Rhubarb Upside Down Cake

Rhubarb Upside Down Cake

Hello there! Remember me? The person who used to actually blog regularly and post weekly new recipes? It’s been a strange few weeks but I’m happy to report I’m inspired and excited and have lots of wonderful recipes to share.

Earlier this year I mentioned my goal to start knitting, and I’ve become a bit obsessed. (You can check out my knitting projects here or here.)

Also, 3 weeks ago our house was broken into and my camera, among other things, was stolen.
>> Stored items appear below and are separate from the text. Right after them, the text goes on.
<file path="src/rtl/sevt_pkg.sv">
package sevt_pkg;
  localparam int ADDR_W    = 4;
  localparam int REG_W     = 8;
  localparam int CONDS     = 6;
  localparam logic [ADDR_W-1:0] A_LSR0 = 4'h0;
  localparam logic [ADDR_W-1:0] A_LEN0 = 4'h4;
  localparam logic [ADDR_W-1:0] A_STD  = 4'h8;
  localparam logic [ADDR_W-1:0] A_SEN  = 4'h9;
  localparam logic [ADDR_W-1:0] A_SRE  = 4'hA;
  localparam logic [ADDR_W-1:0] A_STB  = 4'hB;
  localparam logic [REG_W-1:0] LIM_VALID = 8'h5F;
  localparam logic [REG_W-1:0] STD_VALID = 8'hBD;
  localparam int STB_STD = 5;
  localparam int STB_RQS = 6;

  function automatic logic [REG_W-1:0] map_conds(input logic [CONDS-1:0] c);
    return {1'b0, c[5], 1'b0, c[4:0]};
  endfunction
endpackage

</file>
<file path="src/rtl/sevt_cond_edge.sv">
module sevt_cond_edge #(
  parameter int W      = 6,
  parameter int STAGES = 2
) (
  input  logic         clk_i,
  input  logic         rst_ni,
  input  logic [W-1:0] lvl_i,
  output logic [W-1:0] rise_o
);
  logic [W-1:0] chain [STAGES];
  logic [W-1:0] prev_q;

  always_ff @(posedge clk_i) begin
    if (!rst_ni) chain[0] <= '0;
    else         chain[0] <= lvl_i;
  end

  for (genvar s = 1; s < STAGES; s++) begin : g_stage
    always_ff @(posedge clk_i) begin
      if (!rst_ni) chain[s] <= '0;
      else         chain[s] <= chain[s-1];
    end
  end

  always_ff @(posedge clk_i) begin
    if (!rst_ni) prev_q <= '0;
    else         prev_q <= chain[STAGES-1];
  end

  assign rise_o = chain[STAGES-1] & ~prev_q;


  single_pulse_chk: assert property (@(posedge clk_i) disable iff (!rst_ni)
    (rise_o & $past(rise_o)) == '0);
endmodule

</file>
<file path="src/rtl/sevt_event_reg.sv">
module sevt_event_reg #(
  parameter int           W      = 8,
  parameter logic [W-1:0] VALID  = '1,
  parameter logic [W-1:0] RSTVAL = '0
) (
  input  logic         clk_i,
  input  logic         rst_ni,
  input  logic [W-1:0] set_i,
  input  logic         clr_i,
  output logic [W-1:0] q_o
);
  always_ff @(posedge clk_i) begin
    if (!rst_ni) q_o <= RSTVAL & VALID;
    else         q_o <= (clr_i ? '0 : q_o) | (set_i & VALID);
  end


  clear_empties_chk: assert property (@(posedge clk_i) disable iff (!rst_ni)
    (clr_i && set_i == '0) |=> q_o == '0);

  sticky_hold_chk: assert property (@(posedge clk_i) disable iff (!rst_ni)
    !clr_i |=> (q_o & $past(q_o)) == $past(q_o));

  reserved_zero_chk: assert property (@(posedge clk_i) disable iff (!rst_ni)
    (q_o & ~VALID) == '0);
endmodule

</file>
<file path="src/rtl/status_event_unit.sv">
module status_event_unit
  import sevt_pkg::*;
#(
  parameter int NUM_OUT     = 4,
  parameter int SYNC_STAGES = 2
) (
  input  logic                     clk_i,
  input  logic                     rst_ni,
  input  logic [NUM_OUT*CONDS-1:0] lim_cond_i,
  input  logic                     cmd_err_i,
  input  logic                     req_valid_i,
  output logic                     req_ready_o,
  input  logic                     req_write_i,
  input  logic [ADDR_W-1:0]        req_addr_i,
  input  logic [REG_W-1:0]         req_wdata_i,
  output logic                     rsp_valid_o,
  output logic [REG_W-1:0]         rsp_rdata_o,
  output logic [REG_W-1:0]         status_byte_o,
  output logic                     srq_o
);
  localparam int NCOND = NUM_OUT * CONDS;

  logic [NCOND-1:0] rise;
  logic [REG_W-1:0] lsr_q [NUM_OUT];
  logic [REG_W-1:0] len_q [NUM_OUT];
  logic [NUM_OUT-1:0] lim_sum;
  logic [REG_W-1:0] std_q, sen_q, sre_q, rd_mux;
  logic rd_acc, wr_acc, std_clr;

  assign req_ready_o = 1'b1;
  assign rd_acc = req_valid_i && !req_write_i;
  assign wr_acc = req_valid_i &&  req_write_i;

  sevt_cond_edge #(.W(NCOND), .STAGES(SYNC_STAGES)) u_edge (
    .clk_i(clk_i), .rst_ni(rst_ni), .lvl_i(lim_cond_i), .rise_o(rise));

  for (genvar n = 0; n < NUM_OUT; n++) begin : g_out
    logic clr_n, wen_n;
    assign clr_n = rd_acc && (req_addr_i == A_LSR0 + ADDR_W'(n));
    assign wen_n = wr_acc && (req_addr_i == A_LEN0 + ADDR_W'(n));

    sevt_event_reg #(.W(REG_W), .VALID(LIM_VALID), .RSTVAL('0)) u_lsr (
      .clk_i(clk_i), .rst_ni(rst_ni),
      .set_i(map_conds(rise[n*CONDS +: CONDS])),
      .clr_i(clr_n), .q_o(lsr_q[n]));

    always_ff @(posedge clk_i) begin
      if (!rst_ni)    len_q[n] <= '0;
      else if (wen_n) len_q[n] <= req_wdata_i;
    end

    assign lim_sum[n] = |(lsr_q[n] & len_q[n]);
  end

  assign std_clr = rd_acc && (req_addr_i == A_STD);

  sevt_event_reg #(.W(REG_W), .VALID(STD_VALID), .RSTVAL(8'h80)) u_std (
    .clk_i(clk_i), .rst_ni(rst_ni),
    .set_i({2'b00, cmd_err_i, 5'b00000}),
    .clr_i(std_clr), .q_o(std_q));

  always_ff @(posedge clk_i) begin
    if (!rst_ni) begin
      sen_q <= '0;
      sre_q <= '0;
    end else if (wr_acc) begin
      if (req_addr_i == A_SEN) sen_q <= req_wdata_i;
      if (req_addr_i == A_SRE) sre_q <= req_wdata_i;
    end
  end

  logic [REG_W-1:0] stb_base;
  always_comb begin
    stb_base = '0;
    stb_base[NUM_OUT-1:0] = lim_sum;
    stb_base[STB_STD] = |(std_q & sen_q);
  end

  assign srq_o = |(stb_base & sre_q);
  always_comb begin
    status_byte_o = stb_base;
    status_byte_o[STB_RQS] = srq_o;
  end

  always_comb begin
    rd_mux = '0;
    for (int n = 0; n < NUM_OUT; n++) begin
      if (req_addr_i == A_LSR0 + ADDR_W'(n)) rd_mux = lsr_q[n];
      if (req_addr_i == A_LEN0 + ADDR_W'(n)) rd_mux = len_q[n];
    end
    case (req_addr_i)
      A_STD:   rd_mux = std_q;
      A_SEN:   rd_mux = sen_q;
      A_SRE:   rd_mux = sre_q;
      A_STB:   rd_mux = status_byte_o;
      default: ;
    endcase
  end

  always_ff @(posedge clk_i) begin
    if (!rst_ni) begin
      rsp_valid_o <= 1'b0;
      rsp_rdata_o <= '0;
    end else begin
      rsp_valid_o <= rd_acc;
      if (rd_acc) rsp_rdata_o <= rd_mux;
    end
  end


  rsp_follows_read_chk: assert property (@(posedge clk_i) disable iff (!rst_ni)
    rd_acc |=> rsp_valid_o);

  no_spurious_rsp_chk: assert property (@(posedge clk_i) disable iff (!rst_ni)
    !rd_acc |=> !rsp_valid_o);

  sre_write_chk: assert property (@(posedge clk_i) disable iff (!rst_ni)
    (wr_acc && req_addr_i == A_SRE) |=> sre_q == $past(req_wdata_i));

  cmd_err_latch_chk: assert property (@(posedge clk_i) disable iff (!rst_ni)
    cmd_err_i |=> std_q[5]);
endmodule

</file>
<file path="config.mk">
export PLATFORM = sky130hd
export DESIGN_NAME = status_event_unit
export DESIGN_NICKNAME = d
export VERILOG_FILES = /design/src/rtl/sevt_pkg.sv /design/src/rtl/sevt_cond_edge.sv /design/src/rtl/sevt_event_reg.sv /design/src/rtl/status_event_unit.sv
export SDC_FILE = /design/constraint.sdc
export NUM_CORES = 1
export LEC_CHECK = 0
export BUFFER_PORTS_ARGS = -buffer_cell sky130_fd_sc_hd__buf_4
export CAP_MARGIN = 25
export CORE_MARGIN = 5
export CORE_UTILIZATION = 62
export DETAILED_ROUTE_END_ITERATION = 8
export PLACE_DENSITY = 0.9
export REMOVE_ABC_BUFFERS = 1
export SLEW_MARGIN = 10
export SYNTH_ARGS = -nofsm -noshare
export SYNTH_HDL_FRONTEND = slang
export SYNTH_SLANG_ARGS = --single-unit
</file>
<file path="constraint.sdc">
create_clock -name clk_i -period 3.5 [get_ports clk_i]
set_input_delay 1.05 -clock clk_i [delete_from_list [all_inputs] [get_ports clk_i]]
set_output_delay 1.05 -clock clk_i [all_outputs]
set_load 0.1 [all_outputs]
</file>
==> summary.txt, run 1 <==
Run status
  • Status: completed

Floorplanning
  • Die W: approximately 110 um
  • Die H: 106 um
  • Ports: 60
  • Die area: between 10,000 and 15,000 um2
  • CORE AREA: approximately 9200 um2
  • Starting Density: 0.628
  • # rows: 35

Min path
  • Hold Path Class: flop to flop

Placement
  • Area post-placement: around 6200 um2
  • # port buffers: 56
  • Cells after DPL: a little under 700
  • Hpwl dp: 9.19 mm
  • GPL Wtd Cong: 0.924
  • Dpl ws: 0.720 ns

Layout
  • Finished Layout Cells: 715
  • Layout cell share with drive strength beyond 1: 0.190
  • Finished Cell Area: 6750 um2
  • Most frequent cells in the layout: dfxtp_1, and2_1, buf_4
  • Synth-to-Final Area Change: 17.5%
  • Final Util: 0.738
  • Total inserted antenna cells: 0
  • Most common cell after layout, fill and taps aside: dfxtp_1
  • Final #Nets: 632

Timing
  • Final Hold Vio Count: 0
  • Slack of the critical path: 0.255 ns
  • Unrepaired setup endpoints after global routing: false
  • Clock skew: 0.00511 ns
  • Post-layout min period: 3.24 ns
  • Final count of pins violating max slew: 0
  • Period Utilization, post-route: 0.927
  • Setup violators final: 0
  • Worst slew margin: 0.404
  • Max Fclk: 308 MHz
  • Worst-Margin Slew: 0.888 ns

Global route
  • Gr busiest metal: met2
  • GRT met1 Usage: 0.300
  • Grt ovf: 0
  • Initial antenna violation count: 0
  • Largest net degree at the start of global routing: 75
  • Vias in the first global route: 4,156
  • Grt met2 use: 0.407
  • GRT Util Overall: 0.247
  • First-pass GRT wire length: roughly 21 mm
  • Met3 Track Usage GR: 0.0674

Logic synthesis
  • Cell Area, Synth: 5750 um2
  • Seq/Total Area, Yosys: 0.596
  • Synth unique cells: 42
  • Ys flop type: dfxtp_1
  • Post-synth EDFFs: 32
  • Synth Instances: 537
  • Synthesized flop and latch total: ~160
  • Mean Syn Cell Area: around 11 um2
  • Asr flop ratio synth: 0
  • YS warnings: 0

Clock network
  • Clock root cell: clkbuf_8
  • Hold-fix buffers, CTS: 0
  • Post-CTS Resized: 0
  • Worst-skew pair later-pin latency: about 0.52 ns
  • Clock tree buffer depth: 2
  • H-tree Lvls: 4
  • Sink Count: 155
  • Reg clk slew, reported paths: ~0.06 ns
  • CTS Buf Count: 17
  • CTS tree: yes
  • Post-CTS Setup Bufs: 0

Critical path
  • Slowest-stage cell, CP: a222oi_1
  • Critical path type: flop to output port
  • Crit Path Max Fanout: 3
  • Worst EP arrival: 2.19 ns
  • CP peak stage delay: about 0.5 ns
  • Crit. End Element: output port
  • CP required: approximately 2.5 ns
  • Crit path cell chain: a22oi_1, nand3_1, a222oi_1, nand2_1, buf_4
  • Startpoint types: flop

Routing
  • Number of vias per cell: just under 6
  • Initial drt markers: 336
  • DR WL/cell: 18.9 um
  • Vias: ~4,200
  • Drt pass-1 iters: 7
  • Routed WL: 13.5 mm
  • Antenna-violating nets left: 0
  • DRC violations left: 0

Power
  • Power Dens Cells: 588 nW/um2
  • LEAKAGE: approximately 2.9 nW
  • Max VDD drop: between 0.3 and 0.4 mV
  • Total power: 3.97 mW

Flow run
  • Reported max-cap violation count: 0
## cell families (layout without fill, tap and decap cells)
family,after synthesis,in the layout,synth area share
and+or+nand+nor,199,199,0.182
other,2,3,0.00131
buffers and inverters,57,123,0.0435
AOI/OAI and AO/OA,89,89,0.0997
muxes,35,35,0.0777
DFF,155,155,0.596
## worst max-delay path: cells and delay by family, from the launching register on
kind	cells	cell delay, ns
flops	1	0.41
buf+inv	1	0.27
simple gates	2	0.32
compound gates	2	0.67
## state kept, by name (all words and copies together), names as in the netlist
signal           flops
sre_q                8
rsp_valid_o          1
u_edge.chain        48
u_std.q_o            2
g_out.u_lsr.q_o     24
u_edge.prev_q       24
len_q               32
sen_q                8
rsp_rdata_o          8
## metrics by stage
| step | setup TNS, ns | hold slack, ns |
|---|---|---|
| floorplan | -1.38 | 0.399 |
| global placement | 0 | 0.401 |
| detailed placement | 0 | 0.406 |
| CTS | 0 | 0.416 |
| global route | 0 | 0.437 |
| finish | 0 | 0.416 |
## layout make-up
type | count | area (um2)
tap | 111 | 139
sequential | 155 | 3420
clock inverter | 14 | 111
inverter | 27 | 101
multi-input combinational | 326 | 2080
timing repair buffer | 64 | 480
fill | 600 | 2400
clock buffer | 18 | 418
## cells in the mapped netlist (all sizes together) (5+ instances only)
| cell | number | area share |
|---|---|---|
| a21oi | 21 | 0.018 |
| a221oi | 6 | 0.0091 |
| a22oi | 15 | 0.020 |
| and2 | 81 | 0.088 |
| buf | 16 | 0.017 |
| clkbuf | 14 | 0.0094 |
| dfxtp | 123 | 0.43 |
| edfxtp | 32 | 0.17 |
| inv | 27 | 0.018 |
| mux2 | 7 | 0.014 |
| mux2i | 21 | 0.037 |
| mux4 | 7 | 0.027 |
| nand2 | 60 | 0.039 |
| nand3 | 9 | 0.0078 |
| nor2 | 28 | 0.018 |
| nor3 | 5 | 0.0091 |
| nor4 | 5 | 0.0054 |
| o21ai | 30 | 0.026 |
## power by group
| part | switching, mW | internal [mW] |
|---|---|---|
| clock network | 0.761 | 0.890 |
| registers | 0.0427 | 1.90 |
| logic | 0.256 | 0.120 |
| total | 1.06 | 2.91 |
## per-layer routing
metal  wire length, um  vias to the layer above
met5                 0                        -
met2              6630                      254
li1                  -                     1945
met1              5200                     1963
met3              1180                       50
met4               533                        0
## final timing paths
path	from	to	slack, ns	cells past startpoint
hold reg to reg	u_edge.prev_q[20]	g_out[3].u_lsr.q_o[2]	0.42	1
setup / recovery	len_q[0][0]	srq_o	0.26	5
setup reg to reg	len_q[0][0]	rsp_rdata_o[6]	1.67	5
hold / removal	u_edge.prev_q[20]	g_out[3].u_lsr.q_o[2]	0.42	1
(Power assumes the default switching activity.)
==> run 2, diff against run 1 <==
--- a/config.mk
+++ b/config.mk
@@ -7,10 +7,12 @@
 export LEC_CHECK = 0
 export BUFFER_PORTS_ARGS = -buffer_cell sky130_fd_sc_hd__buf_4
 export CAP_MARGIN = 25
+export CELL_PAD_IN_SITES_DETAIL_PLACEMENT = 0
+export CELL_PAD_IN_SITES_GLOBAL_PLACEMENT = 1
 export CORE_MARGIN = 5
-export CORE_UTILIZATION = 62
+export CORE_UTILIZATION = 49
 export DETAILED_ROUTE_END_ITERATION = 8
-export PLACE_DENSITY = 0.9
+export PLACE_DENSITY = 0.95
 export REMOVE_ABC_BUFFERS = 1
 export SLEW_MARGIN = 10
 export SYNTH_ARGS = -nofsm -noshare
==> run 2 against run 1 <==
  * Wire length is 3.5% lower
  * Global-route usage fell by 5.7 points
  * Hold slack worse by 0.0029 ns
  * Cell count grew 5.2%
  * Fmax rose by 0.82%
  * Critical path type unchanged
==> summary.txt, run 2 (synthesis results as in run 1) <==
Floorplanning
  • Die W: roughly 120 um
  • Die area: 14,000 um2
  • # rows: 39
  • Die H: 118 um
  • Starting Density: 0.501
  • CORE AREA: around 11,000 um2
  • Ports: 60

Timing
  • Final TNS setup: 0 ns
  • Max Fclk: roughly 310 MHz
  • Worst slew margin: 0.570
  • Period Utilization, post-route: 0.920
  • Final Hold Vio Count: 0
  • Hold Slack: 0.413 ns
  • Clock skew: ~0.005 ns
  • Setup violators final: 0
  • Unrepaired setup endpoints after global routing: false
  • Slack of the critical path: approximately 0.28 ns
  • Worst-Margin Slew: 0.643 ns
  • Post-layout min period: 3.22 ns
  • Final count of pins violating max slew: 0

Power
  • Power Dens Cells: 594 nW/um2
  • Sw Share: 0.244
  • Sw power: 0.998 mW
  • Logic gate share of total power: 0.092
  • Max VDD drop: 0.355 mV
  • Pint: 3.09 mW
  • Reg power frac: 0.475
  • Clk network pwr share: 0.433
  • LEAKAGE: 2.91 nW

Layout
  • Synth-to-Final Area Change: 19.8%
  • Most frequent cells in the layout: dfxtp_1, and2_1, buf_4
  • Top Registers: u_edge.chain x48, len_q x32
  • Reg with most FFs: u_edge.chain
  • Most common cell after layout, fill and taps aside: dfxtp_1
  • Final #Nets: 637
  • Max reg flops: 48
  • Layout cell share with drive strength beyond 1: 0.197
  • Final Util: 0.600
  • Finished Layout Cells: 752
  • Total inserted antenna cells: 0

Global route
  • Vias in the first global route: 4,025
  • Initial antenna violation count: 0
  • First-pass GRT wire length: 21.0 mm
  • GRT Util Overall: 0.190
  • Grt ovf: 0
  • Largest net degree at the start of global routing: 59

Clock network
  • Clock tree buffer depth: 2
  • Post-CTS Setup Bufs: 0
  • Post-CTS Resized: 0
  • CTS tree: yes
  • Hold-fix buffers, CTS: 0
  • CTS Buf Count: 17
  • Reg clk slew, reported paths: 0.06 ns
  • Sink Count: 155
  • H-tree Lvls: 4
  • Clock root cell: clkbuf_16
  • Worst-skew pair later-pin latency: 0.42 ns

Critical path
  • CP required: 2.45 ns
  • Worst Reg-to-Reg Cells: 5
  • Critical path type: flop to output port
  • Crit Path Max Fanout: 3
  • Startpoint types: flop
  • Crit. End Element: output port
  • Worst EP arrival: approximately 2.2 ns

Routing
  • Drt pass-1 iters: 6
  • Vias: a little over 4,000
  • Routed WL: 13.1 mm
  • Initial drt markers: 340
  • Number of vias per cell: 5.42
  • DR WL/cell: 17.4 um
  • DRC violations left: 0
  • Antenna-violating nets left: 0

Placement
  • Hpwl dp: a little over 9 mm
  • Cells after DPL: 720
  • # port buffers: 56
  • GPL Wtd Cong: approximately 0.9
  • Dpl ws: around 0.7 ns

Run status
  • Status: completed

Flow run
  • Reported max-cap violation count: 0

Min path
  • Worst Hold Depth: 1
  • Hold Path Class: flop to flop
-- run 2: layer usage --
metal,vias up,GRT usage,wire length (um)
met5,-,0,0
met4,0,0.112,514
met3,40,0.0454,920
met2,182,0.288,6050
met1,1894,0.250,5590
li1,1958,-,-
-- run 2: path summary, 6_finish.rpt --
kind | start | to | slack (ns)
worst max-delay path | len_q[1][0] | srq_o | 0.28
worst min-delay path | u_edge.prev_q[10] | g_out[1].u_lsr.q_o[4] | 0.41
worst max register to register | len_q[1][0] | rsp_rdata_o[6] | 1.60
worst min register to register | u_edge.prev_q[10] | g_out[1].u_lsr.q_o[4] | 0.41
-- run 2: critical path, stage by stage (launching register included) --
cell      delay (ns)
edfxtp_1        0.41
a22oi_1         0.24
nand3_1         0.16
a222oi_1        0.49
nand2_1         0.17
buf_4           0.28
-- run 2: metrics by stage --
| stage | power (mW) | area [um2] |
|---|---|---|
| floorplan | 2.20 | 5600 |
| global placement | 2.34 | 6300 |
| detailed placement | 2.36 | 6300 |
| CTS | 4.11 | 6890 |
| global route | 4.23 | 6890 |
| finish | 4.09 | 6890 |
-- run 2: power by group through the flow --
stage          Sequential [mW]  Clock [mW]  Combinational (mW)
2_1_floorplan             2.00           0               0.193
3_3_place_gp              1.97           0               0.370
6_report                  1.94        1.77               0.378
3_5_place_dp              1.98           0               0.377
5_1_grt                   1.95        1.88               0.405
4_1_cts                   1.94        1.79               0.379
-- run 2: area by class of cell --
cell class,count,area (um2)
clock inverters,8,52.6
well taps,143,179
flip-flops and latches,155,3420
fillers,898,4580
inverters,27,101
clock buffers,24,534
repair buffers,69,518
multi-input cells,326,2080
==> run 3, diff against run 2 <==
--- a/config.mk
+++ b/config.mk
@@ -5,12 +5,13 @@
 export SDC_FILE = /design/constraint.sdc
 export NUM_CORES = 1
 export LEC_CHECK = 0
+export ABC_AREA = 1
 export BUFFER_PORTS_ARGS = -buffer_cell sky130_fd_sc_hd__buf_4
-export CAP_MARGIN = 25
+export CAP_MARGIN = 20
 export CELL_PAD_IN_SITES_DETAIL_PLACEMENT = 0
 export CELL_PAD_IN_SITES_GLOBAL_PLACEMENT = 1
 export CORE_MARGIN = 5
-export CORE_UTILIZATION = 49
+export CORE_UTILIZATION = 47
 export DETAILED_ROUTE_END_ITERATION = 8
 export PLACE_DENSITY = 0.95
 export REMOVE_ABC_BUFFERS = 1
==> run 3 against run 2 <==
  * Area after synthesis increased by 2.9%
  * Setup slack improved by 0.33 ns
  * Fmax increased by 11%
  * Sequential share of layout area decreased by 1.3 points
  * Highest routed layer unchanged
  * Via count increased by 16%
  * Wire length increased by 6.1%
  * Core utilization decreased by 3.4 points
  * Clock-buffer cell count increased by 1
Everything is ok now, we have a security system in place that I feel really good about, and I have finally replaced my camera, but it’s been a weird few weeks.

All that aside- spring is almost here in Chicago, (well after the snow we’re supposed to get today,) and that means rhubarb season is upon us!

Rhubarb Upside Down Cake

If you’ve been following this blog for awhile you know how much I love rhubarb.

Yes it’s wonderful when paired with berries, (Strawberry Rhubarb Dump Cake and Mini Raspberry Rhubarb Pavlovas are a couple faves,) but I really love when a dessert let’s it shine on it’s own too.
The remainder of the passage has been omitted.